File: config.mk
export PLATFORM = sky130hd
export DESIGN_NAME = muldiv_seq
export DESIGN_NICKNAME = d
export VERILOG_FILES = /design/src/rtl/muldiv_seq.sv
export SDC_FILE = /design/constraint.sdc
export NUM_CORES = 1
export LEC_CHECK = 0
export BUFFER_PORTS_ARGS = -buffer_cell sky130_fd_sc_hd__buf_2
export CAP_MARGIN = 20
export CORE_MARGIN = 3
export CORE_UTILIZATION = 55
export DETAILED_ROUTE_END_ITERATION = 8
export GPL_TIMING_DRIVEN = 0
export PLACE_DENSITY = 0.75
export SYNTH_ARGS = -nofsm -noshare
export SYNTH_HDL_FRONTEND = slang
export SYNTH_SLANG_ARGS = --single-unit
File: constraint.sdc
create_clock -name CLK -period 3.1 [get_ports CLK]
set_clock_uncertainty 0.1 [all_clocks]
set_input_delay 0.62 -clock CLK [delete_from_list [all_inputs] [get_ports CLK]]
set_output_delay 0.62 -clock CLK [all_outputs]
set_load 0.05 [all_outputs]
File: src/rtl/muldiv_seq.sv
// Sequential unsigned multiply/divide engine: one shift-add or restoring-division step per clock.
// MUL keeps the multiplier in the low half of the accumulator; DIV keeps remainder and quotient apart.
module muldiv_seq #(
    parameter int unsigned N = 16
) (
    input  logic         CLK,
    input  logic         reset,
    input  logic [N-1:0] a,
    input  logic [N-1:0] b,
    input  logic         op,
    input  logic         start,
    output logic [N-1:0] result,
    output logic [N-1:0] high,
    output logic         finished,
    output logic         busy,
    output logic         div_zero
);

    localparam int unsigned CW = $clog2(N) + 1;

    typedef enum logic [1:0] {StIdle, StRun, StDone} state_e;

    state_e          state_q, state_d;
    logic [CW-1:0]   cnt_q;
    logic            op_q;
    logic [N-1:0]    opnd_q;     // multiplicand (MUL) or divisor (DIV)
    logic [2*N-1:0]  acc_q;      // MUL product accumulator, multiplier in low half
    logic [N-1:0]    rem_q;
    logic [N-1:0]    quo_q;
    logic [N-1:0]    result_q, high_q;
    logic            div_zero_q;

    logic            div_by_zero;
    logic            last_iter;
    logic [N:0]      sum;
    logic [2*N-1:0]  acc_next;
    logic [N:0]      rem_shift;
    logic            rem_ge;
    logic [N-1:0]    rem_next;
    logic [N-1:0]    quo_next;

    assign div_by_zero = op && (b == '0);
    assign last_iter   = (cnt_q == CW'(N - 1));

    always_comb begin
        sum       = {1'b0, acc_q[2*N-1:N]} + (acc_q[0] ? {1'b0, opnd_q} : '0);
        acc_next  = {sum, acc_q[N-1:1]};
        rem_shift = {rem_q, quo_q[N-1]};
        rem_ge    = (rem_shift >= {1'b0, opnd_q});
        rem_next  = rem_ge ? N'(rem_shift - {1'b0, opnd_q}) : rem_shift[N-1:0];
        quo_next  = {quo_q[N-2:0], rem_ge};
    end

    always_ff @(posedge CLK) begin
        if (reset) begin
            state_q <= StIdle;
        end else begin
            state_q <= state_d;
        end
    end

    always_comb begin
        state_d = state_q;
        unique case (state_q)
            StIdle: if (start) state_d = div_by_zero ? StDone : StRun;
            StRun:  if (last_iter) state_d = StDone;
            StDone: if (!start) state_d = StIdle;
            default: state_d = StIdle;
        endcase
    end

    always_comb begin
        finished = (state_q == StDone);
        busy     = (state_q == StRun);
        result   = result_q;
        high     = high_q;
        div_zero = div_zero_q;
    end

    always_ff @(posedge CLK) begin
        if (reset) begin
            cnt_q      <= '0;
            op_q       <= 1'b0;
            opnd_q     <= '0;
            acc_q      <= '0;
            rem_q      <= '0;
            quo_q      <= '0;
            result_q   <= '0;
            high_q     <= '0;
            div_zero_q <= 1'b0;
        end else begin
            unique case (state_q)
                StIdle: begin
                    if (start) begin
                        op_q       <= op;
                        cnt_q      <= '0;
                        rem_q      <= '0;
                        div_zero_q <= 1'b0;
                        if (op) begin
                            opnd_q <= b;
                            quo_q  <= a;
                            acc_q  <= '0;
                        end else begin
                            opnd_q <= a;
                            quo_q  <= '0;
                            acc_q  <= {{N{1'b0}}, b};
                        end
                        if (div_by_zero) begin
                            result_q   <= '1;
                            high_q     <= a;
                            div_zero_q <= 1'b1;
                        end
                    end
                end
                StRun: begin
                    cnt_q <= cnt_q + CW'(1);
                    if (op_q) begin
                        rem_q <= rem_next;
                        quo_q <= quo_next;
                    end else begin
                        acc_q <= acc_next;
                    end
                    if (last_iter) begin
                        if (op_q) begin
                            result_q <= quo_next;
                            high_q   <= rem_next;
                        end else begin
                            result_q <= acc_next[N-1:0];
                            high_q   <= acc_next[2*N-1:N];
                        end
                    end
                end
                StDone: begin
                    if (!start) div_zero_q <= 1'b0;
                end
                default: ;
            endcase
        end
    end

endmodule
Yosys cells after proc, flatten, opt, wreduce, memory -nomap -nowiden:

Index checks and enable logic that the tools add are counted.

* add/subtract/negate cells: 3
* order comparisons: 1
* eq/ne operators: 9
* multiplexer cells: 35
* reduce and logical (&&, ||, !) cells: 12

Operators with widths (count)
* $mux W16: 17
* $pmux W16 S2: 4
* $mux W32: 2
* $pmux W32 S2: 1
* $add A16 B16 Y17: 1
* $ge A17 B16 Y1: 1
* $logic_not A16 Y1: 1
* $sub A16 B16 Y16: 1
* $reduce_and A3 Y1: 4
* $pmux W5 S2: 1
* $mux W2: 4
* $ne A2 B2 Y1 const B: 4
* $pmux W2 S3: 1
* $add A5 B1 Y5 const B: 1
* $eq A5 B4 Y1 const B: 1
* $mux W5: 1
* $ne A2 B1 Y1 const B: 2
* $reduce_and A2 Y1: 2
* $reduce_and A4 Y1: 1
* $reduce_bool A2 Y1: 2
* $mux W1: 3
* $eq A2 B1 Y1 const B: 1
* $eq A2 B2 Y1 const B: 1
* $logic_not A2 Y1: 1
* other kinds (2): 2

* flip-flop bits (word level): 121
* input bits: 36
* output and inout bits: 35
* word-level logic and storage cells: 70

Depth between registers and ports, before layout:

* depth after elaboration: 5
* depth in mapped cells: 11

Least setup slack after synthesis:

Ideal clock, no wire load.

* kind: input to register
* from: input port op
* to: register high_q[13], in the netlist high[13]
* library setup time: 127 ps
* arrival time: 2360 ps
* slack: 513 ps
* stages: 7
* buffers on the path: 2
* cell sequence: buf_2 or4b_1 or4_4 o21a_1 buf_6 a221oi_1 o22ai_1

* longest elaborated chain between the ends: 3

RTL lines
* start: declaration: line 10 `input logic op,`
* $logic_and A1 B1 Y1: line 42 `assign div_by_zero = op && (b == '0);`
* $ne A2 B2 Y1 (no line)
* $reduce_and A4 Y1 (no line)
* end signal: assignment: line 126 `high_q <= rem_next;`
* end signal: assignment: line 129 `high_q <= acc_next[2*N-1:N];`
* end: declaration: line 30 `logic [N-1:0] result_q, high_q;`

No other way between the ends.
A chain may end at the register's enable or synchronous reset.

Worst setup path after layout:

* from: register opnd_q[12]
* to: register high_q[5], in the netlist high[5]

* longest elaborated chain between the ends: 5

RTL lines
* start: declaration: line 26 `logic [N-1:0] opnd_q;`
* start signal: assignment: line 84 `opnd_q <= '0;`
* start signal: assignment: line 100 `opnd_q <= b;`
* start signal: assignment: line 104 `opnd_q <= a;`
* $ge A17 B16 Y1: line 49 `rem_ge = (rem_shift >= {1'b0, opnd_q});`
* $mux W16: line 50 `rem_next = rem_ge ? N'(rem_shift - {1'b0, opnd_q}) : rem_shift[N-1:0];`
* $mux W16: line 124 `if (op_q) begin`
* $mux W16: line 123 `if (last_iter) begin`
* $pmux W16 S2: line 92 `unique case (state_q)`

No other way between the ends. The select of a mux whose other input is x is not followed.

==> metrics.cfg <==
[status]
status = completed

[clocking]
insertion_delay_ps = 430
clk_path_buf_depth = 2
clkTransAtPathRegs_ps = 60
cts-root-buf = clkbuf_16
cts_tree = yes
cts_buffers = 17
ctsHtreeMaxLevel = 4
cts_hold_buffers = 0
clkSinkCount = 121

[setup_path]
worstSetupStartpointType = flip-flop
crit_chain = inv_1 -> ha_1 -> a21oi_2 -> o21a_1 -> o21ai_1 -> a211oi_2 -> clkbuf_4 -> a211oi_1 -> o21ai_0 -> a311oi_1
crit_slowest_cell = dfxtp_1
crit_fanout = 10
path_class = reg2reg
critPathTopFamily = compound AO/OA/AOI/OAI gates
cp.depth = 10
required_ps = 3280
worstPathArrival_ps = 3220
cp_slowest_stage_delay_ps = 410
crit_buf_inv = 2
endpoint_kind = flip-flop
r2r_cells = 10

[logic_synthesis]
synth.avg_cell_area_sq_um = 8.07
synth.distinct_cells = 63
synthArstFlopShare = 0
synth.area.top_cells = dfxtp_1 (34%), nor2_1 (6.4%), ha_1 (6.0%), mux2i_1 (5.1%), a311oi_1 (4.9%)
synth_common_cells = nor2_1 (122), dfxtp_1 (121), nand2_1 (73)
yosysWarnings = 0
ys_seq_area_frac = 0.340
synth_area_sq_um = 7130
yosysTopAreaCell = dfxtp_1
synth.net_count = 955
yosysMostFrequentCell = nor2_1
ys_seq_elements = 121
yosysTopAreaCellShare = 0.340
synth_edf_count = 0
synth_cells = 883
synth-main-ff-cell = dfxtp_1

[pwr]
peakVddDrop_mv = 0.432
p_leak_nw = 3.34
power_density_nw_per_um2 = 535

[sta]
setup_violations = 0
fmax_ghz = 0.329
tightest_slew_ps = 886
layout_min_cycle_time_ps = 3040
relSlewSlack = 0.407
finalSetupTns_ps = 0
finalHoldViolCount = 0
fin_crit_sh = 0.980
final_max_slew_viol_count = 0

[place]
portBuffers = 68
routabilityCongestion = 0.996
dp_hpwl_microns = 18100
dpl_cell_area_sq_um = 7680

[floorplanning]
die_h_microns = 120
initial_core_util = 0.577
die_w_microns = 120
num_rows = 40
die-area_sq_um = 14400
coreArea_sq_um = 12400
pin_count = 71

[detailed_routing]
drc = 0
detail_route.vias_per_cell = 6.43
dr.pass1.iters = 5
wl_per_cell_microns = 20.9
via_count = 7404
drt_wl_total_microns = 24100
final_antenna_net_count = 0
drtIter0Drc = 970

[run]
drv_cap = 0

[finish]
antenna_cells = 0
final_layout_size_suffix_gt1_frac = 0.145
finalNetCount = 1043
finalCoreUtilization = 0.680
syn_to_final_growth_pct = 17.9
final_area_sq_um = 8410

[global_routing]
overflow = 0
grt_pass1_vias = 6689
gr-usage-all-layers = 0.330
grt_max_degree = 17
grt_pass1_wl_microns = 36700
antenna_found_initial = 0

[hold_path]
hold_path.class = reg2reg
whs_path_depth = 1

————————

:: Exercise ::
Print the line that contains "finalHoldViolCount = 0" and each line after it up to the end of the listing, exactly as written.

:: Solution ::
finalHoldViolCount = 0
fin_crit_sh = 0.980
final_max_slew_viol_count = 0

[place]
portBuffers = 68
routabilityCongestion = 0.996
dp_hpwl_microns = 18100
dpl_cell_area_sq_um = 7680

[floorplanning]
die_h_microns = 120
initial_core_util = 0.577
die_w_microns = 120
num_rows = 40
die-area_sq_um = 14400
coreArea_sq_um = 12400
pin_count = 71

[detailed_routing]
drc = 0
detail_route.vias_per_cell = 6.43
dr.pass1.iters = 5
wl_per_cell_microns = 20.9
via_count = 7404
drt_wl_total_microns = 24100
final_antenna_net_count = 0
drtIter0Drc = 970

[run]
drv_cap = 0

[finish]
antenna_cells = 0
final_layout_size_suffix_gt1_frac = 0.145
finalNetCount = 1043
finalCoreUtilization = 0.680
syn_to_final_growth_pct = 17.9
final_area_sq_um = 8410

[global_routing]
overflow = 0
grt_pass1_vias = 6689
gr-usage-all-layers = 0.330
grt_max_degree = 17
grt_pass1_wl_microns = 36700
antenna_found_initial = 0

[hold_path]
hold_path.class = reg2reg
whs_path_depth = 1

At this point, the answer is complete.